Afternoon: Student cases: Don Ihde’s texts

Day 2.
Lecture by Don Ihde
Title: "Interdisciplinary Postphenomenology" [Remainder of listed readings].
Just as philosophy of technology is necessarily interdisciplinary, the materialization of phenomenology in postphenomenology calls for interdisciplinarity. I will look at STS models of approach including 'empirical' or case studies and a range of interdisciplinary roles in postphenomenology.


Lecture by Jan Kyrre Friis
Title: Postphenomenology in Health –
Hermeneutics to Material hermeneutics.


Lecture by Cathrine Hasse
Title: Postphenomenology in education
Bodies are in educational technologies.

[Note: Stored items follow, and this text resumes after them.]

### config.mk
export PLATFORM = sky130hd
export DESIGN_NAME = aluct_timer
export DESIGN_NICKNAME = d
export VERILOG_FILES = /design/src/aluct_pkg.sv /design/src/aluct_timer.sv
export SDC_FILE = /design/constraint.sdc
export NUM_CORES = 1
export LEC_CHECK = 0
export ABC_AREA = 1
export BUFFER_PORTS_ARGS = -buffer_cell sky130_fd_sc_hd__buf_2
export CORE_ASPECT_RATIO = 1.5
export CORE_MARGIN = 5
export CORE_UTILIZATION = 40
export CTS_BUF_LIST = sky130_fd_sc_hd__clkbuf_2 sky130_fd_sc_hd__clkbuf_4 sky130_fd_sc_hd__clkbuf_8
export DETAILED_ROUTE_END_ITERATION = 16
export PLACE_DENSITY = 0.7
export SYNTH_ARGS = -nofsm -noshare
export SYNTH_HDL_FRONTEND = slang
export SYNTH_SLANG_ARGS = --single-unit
### constraint.sdc
create_clock -name clk -period 2.65 [get_ports clk]
set_input_delay 0.795 -clock clk [delete_from_list [all_inputs] [get_ports clk]]
set_output_delay 0.795 -clock clk [all_outputs]
set_load 0.02 [all_outputs]
### src/aluct_pkg.sv
// Purpose: shared codes and cycle figures for the instruction timing block
// Assumes: counts are processor clock periods with zero-wait bus cycles
// Notes:   operation, form, size and loop-outcome codes used on the ports
package aluct_pkg;
    // operation codes
    typedef enum logic [4:0] {
        OP_ADD=5'h00, OP_SUB=5'h01, OP_AND=5'h02, OP_OR=5'h03, OP_CMP=5'h04,
        OP_XOR=5'h05, OP_SDIV=5'h06, OP_UDIV=5'h07, OP_MUL=5'h08,
        OP_ADD_IMMEDIATE=5'h09, OP_SUBTRACT_IMMEDIATE=5'h0a, OP_AND_IMMEDIATE=5'h0b, OP_ORI=5'h0c,
        OP_XORI=5'h0d, OP_COMPARE_IMMEDIATE=5'h0e, OP_QADD=5'h0f, OP_QSUB=5'h10,
        OP_QMOVE=5'h11, OP_NEG=5'h12, OP_NEGATE_WITH_EXTEND=5'h13, OP_NOT=5'h14,
        OP_DNEG=5'h15, OP_SETCC=5'h16, OP_TSET=5'h17, OP_TST=5'h18
    } aluct_op_t;
    // destination form
    typedef enum logic [1:0] {
        FM_DREG=2'h0, FM_AREG=2'h1, FM_MEM=2'h2
    } aluct_form_t;
    // operand size
    typedef enum logic [1:0] {
        SZ_BYTE=2'h0, SZ_WORD=2'h1, SZ_LONG=2'h2
    } aluct_size_t;
    // loop-mode outcome
    typedef enum logic [1:0] {
        LP_CONT=2'h0, LP_TRUE=2'h1, LP_EXP=2'h2
    } aluct_loop_t;
    // fsm states
    typedef enum logic [1:0] {
        ST_IDLE=2'b01, ST_RUN=2'b10
    } aluct_state_t;
    // widths
    localparam int CW = 8;
    localparam int BW = 4;
    // clock figures
    localparam logic [7:0] C4   = 8'h04;
    localparam logic [7:0] C6   = 8'h06;
    localparam logic [7:0] C8   = 8'h08;
    localparam logic [7:0] C12  = 8'h0c;
    localparam logic [7:0] C14  = 8'h0e;
    localparam logic [7:0] C20  = 8'h14;
    localparam logic [7:0] C_SDIV = 8'h7a; // 122
    localparam logic [7:0] C_UDIV = 8'h6c; // 108
    localparam logic [7:0] C_MULE = 8'h2a; // 42, worst case
    localparam logic [7:0] C_MULR = 8'h28; // 40
    // loop-mode figures: continue, cc true, expired
    localparam logic [7:0] L_BW_CONT = 8'h10; // 16
    localparam logic [7:0] L_BW_TRUE = 8'h16; // 22
    localparam logic [7:0] L_BW_EXP  = 8'h14; // 20
    localparam logic [7:0] L_L_CONT  = 8'h16; // 22
    localparam logic [7:0] L_L_TRUE  = 8'h1c; // 28
    localparam logic [7:0] L_L_EXP   = 8'h1a; // 26
    localparam logic [7:0] L_CMP_BW_CONT = 8'h0c; // 12
    localparam logic [7:0] L_CMP_BW_TRUE = 8'h12; // 18
    localparam logic [7:0] L_CMP_BW_EXP  = 8'h10; // 16
    localparam logic [7:0] L_CMP_L_CONT  = 8'h12; // 18
    localparam logic [7:0] L_CMP_L_TRUE  = 8'h18; // 24
    localparam logic [7:0] L_CMP_L_EXP   = 8'h14; // 20
    localparam logic [7:0] L_AREG_ADJ = 8'h02; // address reg bw extra
    localparam logic [7:0] L_MEM_ADJ  = 8'h02; // memory long extra
    localparam logic [7:0] L_SUBL_ADJ = 8'h02; // sub long into data reg less
    localparam logic [7:0] L_PREDEC   = 8'h02;
    // bus cycle figures
    localparam logic [3:0] N0 = 4'h0;
    localparam logic [3:0] N1 = 4'h1;
    localparam logic [3:0] N2 = 4'h2;
    localparam logic [3:0] N3 = 4'h3;
    localparam logic [3:0] N4 = 4'h4;
endpackage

The postphenomenological approach contributes to our understanding of how humans and technologies create each other when the educational system increasing makes use of algorithmic intelligent machines like software programs and robots.


Afternoon: Student cases: social drama
Evaluation
Participants
All students with an interest in studies of human-technology relations in health and education and students with an interest in postphenomenology and its connection to STS studies.

Relevance to graduate programmes
The course is relevant to PhD students from the following graduate programmes at the Graduate School of Health and Medical Sciences, UCPH:

All graduate programmes
Medicine, Culture and Society
All graduate programmes

Language
English but individual supervision advice is offered in Danish

Form
Lectures, presentation of projects, play with cases in social drama. The students will be asked to read course material in advance.

Course director
Jan Kyrre Friis, associate professor, STF, IFSV, SUND, KU, jkof@sund.ku.dk

Teachers
Distinguished Professor Emeritus Don Ihde, Stony Brook University, New York.
Professor Cathrine Hasse, School of Education, Aarhus University, DK
Associate professor Jan Kyrre Friis, STS, IFSV, CSS, SUND, University of Copenhagen, DK

Dates
11 -12 April 2018
Both days day 10-17
With possibility to attend a self-paid dinner the first evening 18-22

Course location
CSS, SUND, KU. room 2.2.55

Registration
Please register before 15 February , 2018.

Seats to PhD students from other Danish universities will be allocated on a first-come, first-served basis and according to the applicable rules.
Applications from other participants will be considered after the last day of enrolment.

Note: All applicants are asked to submit invoice details in case of no-show, late cancellation or obligation to pay the course fee (typically non-PhD students). If you are a PhD student, your participation in the course must be in agreement with your principal supervisor.